Concurring Opinion by
Getty, J.,which Barbera, C.J., and McDonald, J., join.
I concur in the result reached by the Majority. I agree that the plain language of Criminal Law (“CR”) § 3-315 prohibits a defendant from being convicted and sentenced for multiple counts of a continuing course of conduct corresponding to each type of sexual act prohibited under the statute, and I join fully in this portion of the Majority’s opinion. See Majority Op. at 265-68, 156 A,3d at 878-80. I also agree that CR § 3-315 is ambiguous with respect to whether the State can charge a *277defendant with multiple course-of-conduct offenses against the same victim by dividing the abuse into successive periods of time. See id. at 269, 156 A.3d at 881 (“The plain language of the statute is ambiguous, as it is subject to multiple competing reasonable interpretations.”). However, I disagree with the Majority’s conclusion that this ambiguity cannot be resolved by the ordinary tools of statutory interpretation. See id. at 275, 156 A.3d at 884 (“In the case at bar, the standard tools of statutory interpretation fail to discern the legislative intent regarding whether Crim. Law § 3-315 prohibits more than one conviction and sentence per victim, regardless of the duration of the abuse.”).

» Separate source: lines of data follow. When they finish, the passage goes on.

`config.mk`:
```
export PLATFORM = sky130hd
export DESIGN_NAME = image_checksum
export DESIGN_NICKNAME = d
export VERILOG_FILES = /design/src/logic/chk_pkg.sv /design/src/logic/word_fifo.sv /design/src/logic/image_checksum.sv
export SDC_FILE = /design/constraint.sdc
export NUM_CORES = 1
export LEC_CHECK = 0
export BUFFER_PORTS_ARGS = -buffer_cell sky130_fd_sc_hd__buf_2
export CAP_MARGIN = 10
export CORE_AREA = 2 2 211 213
export DETAILED_ROUTE_END_ITERATION = 12
export DIE_AREA = 0 0 213 215
export SYNTH_ARGS = -nofsm -noshare
export SYNTH_HDL_FRONTEND = slang
export SYNTH_SLANG_ARGS = --single-unit
```
`constraint.sdc`:
```
create_clock -name clk_i -period 11 [get_ports clk_i]
set_input_delay 2.75 -clock clk_i [delete_from_list [all_inputs] [get_ports clk_i]]
set_output_delay 2.75 -clock clk_i [all_outputs]
set_load 0.1 [all_outputs]
```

Instead, I would hold that the Court can ascertain the legislative intent of CR § 3-315 by viewing the plain language “within the context of the statutory scheme to which it belongs, considering the purpose, aim, or policy of the Legislature in enacting the statute.” See id. at 264, 156 A.3d at 878 (quoting State v. Johnson, 415 Md. 413, 421, 2 A.3d 368 (2010)). Therefore, I would not resort to applying the rule of lenity, which “only informs our interpretation of a criminal statute when the standard tools of statutory interpretation fail to discern the intent of the Legislature.” See id. at 275, 156 A.3d at 884 (quoting Gardner v. State, 420 Md. 1, 17, 20 A.3d 801 (2011)).

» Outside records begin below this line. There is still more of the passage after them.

--- config.mk ---
export PLATFORM = sky130hd
export DESIGN_NAME = e3mon_top
export DESIGN_NICKNAME = d
export VERILOG_FILES = /design/src/design/e3mon_pkg.sv /design/src/design/e3mon_frame_if.sv /design/src/design/e3mon_top.sv /design/src/design/e3mon_frame_acc.sv
export VERILOG_INCLUDE_DIRS = /design/src /design/src/design
export SDC_FILE = /design/constraint.sdc
export NUM_CORES = 1
export LEC_CHECK = 0
export ABC_AREA = 1
export BUFFER_PORTS_ARGS = -buffer_cell sky130_fd_sc_hd__buf_2
export CAP_MARGIN = 20
export CELL_PAD_IN_SITES_DETAIL_PLACEMENT = 1
export CELL_PAD_IN_SITES_GLOBAL_PLACEMENT = 1
export CORE_MARGIN = 3
export CORE_UTILIZATION = 32
export DETAILED_ROUTE_END_ITERATION = 7
export PLACE_DENSITY = 0.72
export SYNTH_ARGS = -nofsm -noshare
export SYNTH_HDL_FRONTEND = slang
export SYNTH_HIERARCHICAL = 1
export SYNTH_SLANG_ARGS = --single-unit
--- constraint.sdc ---
create_clock -name clock -period 2.2 [get_ports clock]
set_input_delay 0.66 -clock clock [delete_from_list [all_inputs] [get_ports clock]]
set_output_delay 0.66 -clock clock [all_outputs]
set_load 0.03 [all_outputs]
--- src/design/e3mon_consts.svh ---
// register map, field positions, reset values and frame counts of the e3 receive monitor
`ifndef E3MON_CONSTS_SVH
`define E3MON_CONSTS_SVH

// register indices; byte address is four times the index
`define E3M_IDX_CFG1 6'h10
`define E3M_IDX_CFG2 6'h11
`define E3M_IDX_IEN1 6'h12
`define E3M_IDX_IEN2 6'h13
`define E3M_IDX_IST1 6'h14
`define E3M_IDX_IST2 6'h15

// field positions
`define E3M_CFG1_FERF_SEL 4
`define E3M_CFG1_PAR_EN 0
`define E3M_CFG2_LOF_SEL 7
`define E3M_CFG2_AIS 3
`define E3M_CFG2_FERF 0
`define E3M_IST1_AIS 0
`define E3M_IST2_FERF 3
`define E3M_IST2_BIP 2

// reset values
`define E3M_RST_CFG1 8'h00
`define E3M_RST_CFG2 8'h00
`define E3M_RST_IEN 8'h00
`define E3M_RST_IST 8'h00

// frame counts and the zero limit of one frame
`define E3M_AIS_FRAMES 3'h2
`define E3M_AIS_MAX_ZEROS 4'h7
`define E3M_FERF_FRAMES_A 3'h3
`define E3M_FERF_FRAMES_B 3'h5

`endif

--- src/design/e3mon_pkg.sv ---
// types shared by the e3 receive monitor modules
package e3mon_pkg;
    typedef enum logic [0:0] {
        E3M_COND_CLEAR = 1'b0,
        E3M_COND_ACTIVE = 1'b1
    } e3mon_cond_e;
    typedef logic [3:0] e3mon_bip_t;
endpackage

--- src/design/e3mon_frame_if.sv ---
// per-frame results handed from the accumulator to the monitor core
`timescale 1ns/1ps
interface e3mon_frame_if;
    import e3mon_pkg::*;
    logic done;
    e3mon_bip_t bip;
    e3mon_bip_t em;
    logic few_zeros;
    logic a_bit;
    modport acc (output done, output bip, output em, output few_zeros, output a_bit);
    modport mon (input done, input bip, input em, input few_zeros, input a_bit);
endinterface

--- src/design/e3mon_top.sv ---
// e3 receive alarm and bip-4 monitor with wishbone register access
// ==========================================================
// Notes on behaviour
// - two frames with eight+ zeros clear alarm
// - alarm clear sets alarm interrupt status bit 0
// - alarm clear drives alarm pin low
// - alarm clear writes status bit zero
// - consecutive a-bit-one frames declare far-end failure
// - select bit picks three or five frames
// - failure declare sets status two bit 3
// - failure declare sets failure status bit one
// - same count of a-zero frames clears failure
// - failure clear raises interrupt, clears status bit
// - enabled: compare frame bip with next em
// - match sends outgoing a bit zero
// - mismatch sends outgoing a bit one
// - mismatch sets status two bit 2
// - no bip comparison until software enables it
// - two frames with seven-or-fewer zeros declare alarm
// - enabled bip error raises interrupt request
`timescale 1ns/1ps
`include "e3mon_consts.svh"
module e3mon_top
    import e3mon_pkg::*;
(
    input wire logic clock,
    input wire logic sys_rst,
    input wire logic rx_bit_valid,
    input wire logic rx_bit_data,
    input wire logic rx_frame_end,
    input wire logic rx_a_bit,
    input wire logic [3:0] rx_em_nibble,
    input wire logic wb_cyc_i,
    input wire logic wb_stb_i,
    input wire logic wb_we_i,
    input wire logic [7:0] wb_adr_i,
    input wire logic [3:0] wb_sel_i,
    input wire logic [31:0] wb_dat_i,
    output logic [31:0] wb_dat_o,
    output logic wb_ack_o,
    output logic alarm_indication_flag,
    output logic tx_a_bit,
    output logic irq
);
    // ==========================================================
    // frame accumulator
    e3mon_frame_if fr ();

    e3mon_frame_acc u_acc (
        .clock(clock),
        .sys_rst(sys_rst),
        .bit_valid(rx_bit_valid),
        .bit_data(rx_bit_data),
        .frame_end(rx_frame_end),
        .a_bit(rx_a_bit),
        .em_nibble(rx_em_nibble),
        .fr(fr)
    );

    // ==========================================================
    // consecutive frame counting
    // counts frames that oppose the present state; a run of target flips it
    // at-or-above, so a count select lowered mid-run takes effect on the next frame
    function automatic logic [2:0] run_next(input logic [2:0] cnt, input logic opp,
                                            input logic [2:0] target);
        if (!opp || cnt + 3'h1 >= target) begin
            run_next = 3'h0;
        end else begin
            run_next = cnt + 3'h1;
        end
    endfunction

    function automatic logic run_flip(input logic [2:0] cnt, input logic opp,
                                      input logic [2:0] target);
        run_flip = opp && (cnt + 3'h1 >= target);
    endfunction

    // ==========================================================
    // registers
    logic [7:0] cfg1_reg;
    logic [7:0] cfg2_reg;
    logic [7:0] ien1_reg;
    logic [7:0] ien2_reg;
    logic [7:0] ist1_reg;
    logic [7:0] ist2_reg;
    e3mon_cond_e ais_reg;
    e3mon_cond_e ferf_reg;
    logic [2:0] ais_cnt_reg;
    logic [2:0] ferf_cnt_reg;
    e3mon_bip_t prev_bip_reg;
    logic prev_valid_reg;
    logic [2:0] ferf_target;
    logic ais_opp;
    logic ferf_opp;
    logic ais_flip;
    logic ferf_flip;
    logic par_en;
    logic cmp_now;
    logic bip_err;
    logic take;
    logic wr;
    logic rd;
    logic [5:0] idx;
    logic [7:0] ist1_set;
    logic [7:0] ist2_set;
    logic [7:0] ist1_clr;
    logic [7:0] ist2_clr;

    assign par_en = cfg1_reg[`E3M_CFG1_PAR_EN];
    assign ferf_target = cfg1_reg[`E3M_CFG1_FERF_SEL] ? `E3M_FERF_FRAMES_B
                                                        : `E3M_FERF_FRAMES_A;
    assign ais_opp = (ais_reg == E3M_COND_ACTIVE) ? !fr.few_zeros : fr.few_zeros;
    assign ferf_opp = (ferf_reg == E3M_COND_ACTIVE) ? !fr.a_bit : fr.a_bit;
    assign ais_flip = fr.done && run_flip(ais_cnt_reg, ais_opp, `E3M_AIS_FRAMES);
    assign ferf_flip = fr.done && run_flip(ferf_cnt_reg, ferf_opp, ferf_target);
    // the first frame after enabling has no stored bip, so nothing is compared
    assign cmp_now = fr.done && par_en && prev_valid_reg;
    assign bip_err = cmp_now && (fr.em != prev_bip_reg);

    assign take = wb_cyc_i && wb_stb_i && !wb_ack_o;
    assign wr = take && wb_we_i && wb_sel_i[0];
    assign rd = take && !wb_we_i;
    assign idx = wb_adr_i[7:2];

    // ==========================================================
    // alarm indication condition
    always_ff @(posedge clock or posedge sys_rst) begin
        if (sys_rst) begin
            ais_reg <= E3M_COND_CLEAR;
            ais_cnt_reg <= 3'h0;
            alarm_indication_flag <= 1'b0;
        end else if (fr.done) begin
            ais_cnt_reg <= run_next(ais_cnt_reg, ais_opp, `E3M_AIS_FRAMES);
            if (ais_flip) begin
                ais_reg <= (ais_reg == E3M_COND_ACTIVE) ? E3M_COND_CLEAR
                                                        : E3M_COND_ACTIVE;
                alarm_indication_flag <= (ais_reg != E3M_COND_ACTIVE);
            end
        end
    end

    // ==========================================================
    // far-end receive failure condition
    always_ff @(posedge clock or posedge sys_rst) begin
        if (sys_rst) begin
            ferf_reg <= E3M_COND_CLEAR;
            ferf_cnt_reg <= 3'h0;
        end else if (fr.done) begin
            ferf_cnt_reg <= run_next(ferf_cnt_reg, ferf_opp, ferf_target);
            if (ferf_flip) begin
                ferf_reg <= (ferf_reg == E3M_COND_ACTIVE) ? E3M_COND_CLEAR
                                                          : E3M_COND_ACTIVE;
            end
        end
    end

    // ==========================================================
    // bip-4 check and outgoing a bit
    always_ff @(posedge clock or posedge sys_rst) begin
        if (sys_rst) begin
            prev_bip_reg <= 4'h0;
            prev_valid_reg <= 1'b0;
            tx_a_bit <= 1'b0;
        end else if (!par_en) begin
            prev_valid_reg <= 1'b0;
            tx_a_bit <= 1'b0;
        end else if (fr.done) begin
            prev_bip_reg <= fr.bip;
            prev_valid_reg <= 1'b1;
            if (cmp_now) begin
                tx_a_bit <= bip_err;
            end
        end
    end

    // ==========================================================
    // interrupt status: set wins over read clear and write-one clear
    always_comb begin
        ist1_set = 8'h00;
        ist2_set = 8'h00;
        ist1_set[`E3M_IST1_AIS] = ais_flip;
        ist2_set[`E3M_IST2_FERF] = ferf_flip;
        ist2_set[`E3M_IST2_BIP] = bip_err;
        ist1_clr = 8'h00;
        ist2_clr = 8'h00;
        if (rd && idx == `E3M_IDX_IST1) begin
            ist1_clr = 8'hFF;
        end
        if (rd && idx == `E3M_IDX_IST2) begin
            ist2_clr = 8'hFF;
        end
        if (wr && idx == `E3M_IDX_IST1) begin
            ist1_clr = wb_dat_i[7:0];
        end
        if (wr && idx == `E3M_IDX_IST2) begin
            ist2_clr = wb_dat_i[7:0];
        end
    end

    always_ff @(posedge clock or posedge sys_rst) begin
        if (sys_rst) begin
            ist1_reg <= `E3M_RST_IST;
            ist2_reg <= `E3M_RST_IST;
        end else begin
            ist1_reg <= (ist1_reg & ~ist1_clr) | ist1_set;
            ist2_reg <= (ist2_reg & ~ist2_clr) | ist2_set;
        end
    end

    // one cycle behind the status bits, so the pin comes from a flop
    always_ff @(posedge clock or posedge sys_rst) begin
        if (sys_rst) begin
            irq <= 1'b0;
        end else begin
            irq <= |(ist1_reg & ien1_reg) || |(ist2_reg & ien2_reg);
        end
    end

    // ==========================================================
    // software writable registers
    always_ff @(posedge clock or posedge sys_rst) begin
        if (sys_rst) begin
            cfg1_reg <= `E3M_RST_CFG1;
            cfg2_reg <= `E3M_RST_CFG2;
            ien1_reg <= `E3M_RST_IEN;
            ien2_reg <= `E3M_RST_IEN;
        end else if (wr) begin
            unique case (idx)
                `E3M_IDX_CFG1: cfg1_reg <= wb_dat_i[7:0] & 8'h11;
                `E3M_IDX_CFG2: cfg2_reg <= wb_dat_i[7:0] & 8'h80;
                `E3M_IDX_IEN1: ien1_reg <= wb_dat_i[7:0] & 8'h01;
                `E3M_IDX_IEN2: ien2_reg <= wb_dat_i[7:0] & 8'h0C;
                default: ;
            endcase
        end
    end

    // ==========================================================
    // wishbone answer: ack one cycle after the request, data registered
    always_ff @(posedge clock or posedge sys_rst) begin
        if (sys_rst) begin
            wb_ack_o <= 1'b0;
            wb_dat_o <= 32'h00000000;
        end else begin
            wb_ack_o <= take;
            if (rd) begin
                unique case (idx)
                    `E3M_IDX_CFG1: wb_dat_o <= {24'h000000, cfg1_reg};
                    `E3M_IDX_CFG2: wb_dat_o <= {24'h000000, cfg2_reg[7], 3'h0,
                                                ais_reg == E3M_COND_ACTIVE, 2'h0,
                                                ferf_reg == E3M_COND_ACTIVE};
                    `E3M_IDX_IEN1: wb_dat_o <= {24'h000000, ien1_reg};
                    `E3M_IDX_IEN2: wb_dat_o <= {24'h000000, ien2_reg};
                    `E3M_IDX_IST1: wb_dat_o <= {24'h000000, ist1_reg};
                    `E3M_IDX_IST2: wb_dat_o <= {24'h000000, ist2_reg};
                    default: wb_dat_o <= 32'h00000000;
                endcase
            end
        end
    end

    // ==========================================================
    // checks
    property p_ais_declare;
        @(posedge clock) disable iff (sys_rst)
        fr.done && ais_reg == E3M_COND_CLEAR && fr.few_zeros && ais_cnt_reg == 3'h1
        |=> alarm_indication_flag && ais_reg == E3M_COND_ACTIVE;
    endproperty
    a_ais_declare: assert property (p_ais_declare) else $error("alarm not declared");

    property p_ais_clear;
        @(posedge clock) disable iff (sys_rst)
        fr.done && ais_reg == E3M_COND_ACTIVE && !fr.few_zeros && ais_cnt_reg == 3'h1
        |=> !alarm_indication_flag ##1 !alarm_indication_flag;
    endproperty
    a_ais_clear: assert property (p_ais_clear) else $error("alarm not cleared");

    property p_ais_int;
        @(posedge clock) disable iff (sys_rst)
        $changed(ais_reg) |-> ist1_reg[`E3M_IST1_AIS];
    endproperty
    a_ais_int: assert property (p_ais_int) else $error("alarm change without status");

    property p_cfg2_read;
        @(posedge clock) disable iff (sys_rst)
        rd && idx == `E3M_IDX_CFG2 |=> wb_ack_o && wb_dat_o[`E3M_CFG2_AIS] == $past(ais_reg)
            && wb_dat_o[`E3M_CFG2_FERF] == $past(ferf_reg);
    endproperty
    a_cfg2_read: assert property (p_cfg2_read) else $error("status bits misread");

    property p_ferf_declare;
        @(posedge clock) disable iff (sys_rst)
        fr.done && ferf_reg == E3M_COND_CLEAR && fr.a_bit && ferf_cnt_reg == ferf_target - 3'h1
        |=> ferf_reg == E3M_COND_ACTIVE;
    endproperty
    a_ferf_declare: assert property (p_ferf_declare) else $error("failure missed");

    property p_ferf_clear;
        @(posedge clock) disable iff (sys_rst)
        fr.done && ferf_reg == E3M_COND_ACTIVE && !fr.a_bit
        && ferf_cnt_reg == ferf_target - 3'h1 |=> ferf_reg == E3M_COND_CLEAR;
    endproperty
    a_ferf_clear: assert property (p_ferf_clear) else $error("failure not cleared");

    property p_ferf_int;
        @(posedge clock) disable iff (sys_rst)
        $changed(ferf_reg) |-> ist2_reg[`E3M_IST2_FERF];
    endproperty
    a_ferf_int: assert property (p_ferf_int) else $error("failure change no status");

    property p_bip_err;
        @(posedge clock) disable iff (sys_rst)
        fr.done && par_en && prev_valid_reg && fr.em != prev_bip_reg
        |=> tx_a_bit && ist2_reg[`E3M_IST2_BIP];
    endproperty
    a_bip_err: assert property (p_bip_err) else $error("bip error missed");

    property p_bip_ok;
        @(posedge clock) disable iff (sys_rst)
        fr.done && par_en && prev_valid_reg && fr.em == prev_bip_reg |=> !tx_a_bit;
    endproperty
    a_bip_ok: assert property (p_bip_ok) else $error("bip match sent a one");

    property p_bip_off;
        @(posedge clock) disable iff (sys_rst)
        !par_en |=> !tx_a_bit && !ist2_set[`E3M_IST2_BIP];
    endproperty
    a_bip_off: assert property (p_bip_off) else $error("check ran while disabled");

    property p_irq;
        @(posedge clock) disable iff (sys_rst)
        ist2_reg[`E3M_IST2_BIP] && ien2_reg[`E3M_IST2_BIP] |=> irq;
    endproperty
    a_irq: assert property (p_irq) else $error("interrupt not raised");

    property p_read_clear;
        @(posedge clock) disable iff (sys_rst)
        rd && idx == `E3M_IDX_IST2 && !fr.done |=> ist2_reg == 8'h00;
    endproperty
    a_read_clear: assert property (p_read_clear) else $error("status not cleared");
endmodule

Although the Majority provides a thorough analysis of the legislative history and purposes of CR § 3-315, and of the statutes from other jurisdictions that served as models, I believe the Majority fails to give appropriate consideration to the starting point for any statutory interpretation analysis: the plain language of the statute. I find it telling that the statute always refers to the continuing course of conduct offense in the singular form. For example, CR § 3-315(a) provides, “A person may not engage in a continuing course of conduct ... with a victim who is under the age of 14 years at any time during the course of conduct.” (Emphasis added.) Even more telling is that the statute also consistently refers to the time period over which the course of conduct occurs in the singular form. Paragraphs (1) and (2) of CR § 3—315(d) both state, “A person may not be charged with a violation of § 3-303, § 3-304, § 3-305, § 3-306, or § 3-307 of this subtitle *278involving the same victim ... unless the [other] violation occurred outside the time period charged under this section.” (Emphasis added.)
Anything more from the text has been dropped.